Dataset entries
'''

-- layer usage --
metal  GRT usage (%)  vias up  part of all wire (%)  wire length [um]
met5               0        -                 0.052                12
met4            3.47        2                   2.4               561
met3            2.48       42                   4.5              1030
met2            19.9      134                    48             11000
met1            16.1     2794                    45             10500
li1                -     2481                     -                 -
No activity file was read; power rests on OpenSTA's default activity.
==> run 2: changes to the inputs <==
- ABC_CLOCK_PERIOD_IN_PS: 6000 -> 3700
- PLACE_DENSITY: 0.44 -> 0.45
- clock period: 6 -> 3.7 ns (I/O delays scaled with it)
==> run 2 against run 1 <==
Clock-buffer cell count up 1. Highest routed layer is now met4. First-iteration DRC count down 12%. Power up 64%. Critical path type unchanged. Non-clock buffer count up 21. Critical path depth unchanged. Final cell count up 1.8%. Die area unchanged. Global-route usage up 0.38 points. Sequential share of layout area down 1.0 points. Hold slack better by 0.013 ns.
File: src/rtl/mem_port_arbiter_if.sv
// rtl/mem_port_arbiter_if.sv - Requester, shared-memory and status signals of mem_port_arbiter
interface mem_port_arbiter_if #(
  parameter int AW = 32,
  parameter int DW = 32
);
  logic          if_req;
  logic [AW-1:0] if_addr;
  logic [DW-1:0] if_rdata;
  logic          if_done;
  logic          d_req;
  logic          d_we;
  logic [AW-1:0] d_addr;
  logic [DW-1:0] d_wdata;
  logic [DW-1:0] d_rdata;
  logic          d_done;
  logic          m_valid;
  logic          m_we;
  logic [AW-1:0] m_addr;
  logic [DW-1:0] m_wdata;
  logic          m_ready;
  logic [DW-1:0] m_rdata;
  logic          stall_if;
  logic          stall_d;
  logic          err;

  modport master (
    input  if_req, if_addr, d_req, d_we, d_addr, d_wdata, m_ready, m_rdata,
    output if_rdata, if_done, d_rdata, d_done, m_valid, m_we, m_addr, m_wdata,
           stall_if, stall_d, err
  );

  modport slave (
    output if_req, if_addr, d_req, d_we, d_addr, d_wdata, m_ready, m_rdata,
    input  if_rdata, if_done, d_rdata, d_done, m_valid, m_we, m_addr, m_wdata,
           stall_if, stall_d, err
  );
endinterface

'''
'''

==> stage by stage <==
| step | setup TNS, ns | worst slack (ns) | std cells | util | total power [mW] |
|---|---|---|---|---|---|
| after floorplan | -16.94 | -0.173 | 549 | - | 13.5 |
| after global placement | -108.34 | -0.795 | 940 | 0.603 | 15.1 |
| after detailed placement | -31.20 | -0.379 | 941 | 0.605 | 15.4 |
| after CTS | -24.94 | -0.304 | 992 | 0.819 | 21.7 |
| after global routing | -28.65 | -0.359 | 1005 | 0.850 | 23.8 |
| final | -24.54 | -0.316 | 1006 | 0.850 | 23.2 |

'''

§ **Work to be completed**
Exact duplication is required for the lines above, from the line that contains "0.819 | 21.7 |" to the line that contains "0.850 | 23.2 |", inclusive; omit all others.

§ **Response to this exercise**
| after CTS | -24.94 | -0.304 | 992 | 0.819 | 21.7 |
| after global routing | -28.65 | -0.359 | 1005 | 0.850 | 23.8 |
| final | -24.54 | -0.316 | 1006 | 0.850 | 23.2 |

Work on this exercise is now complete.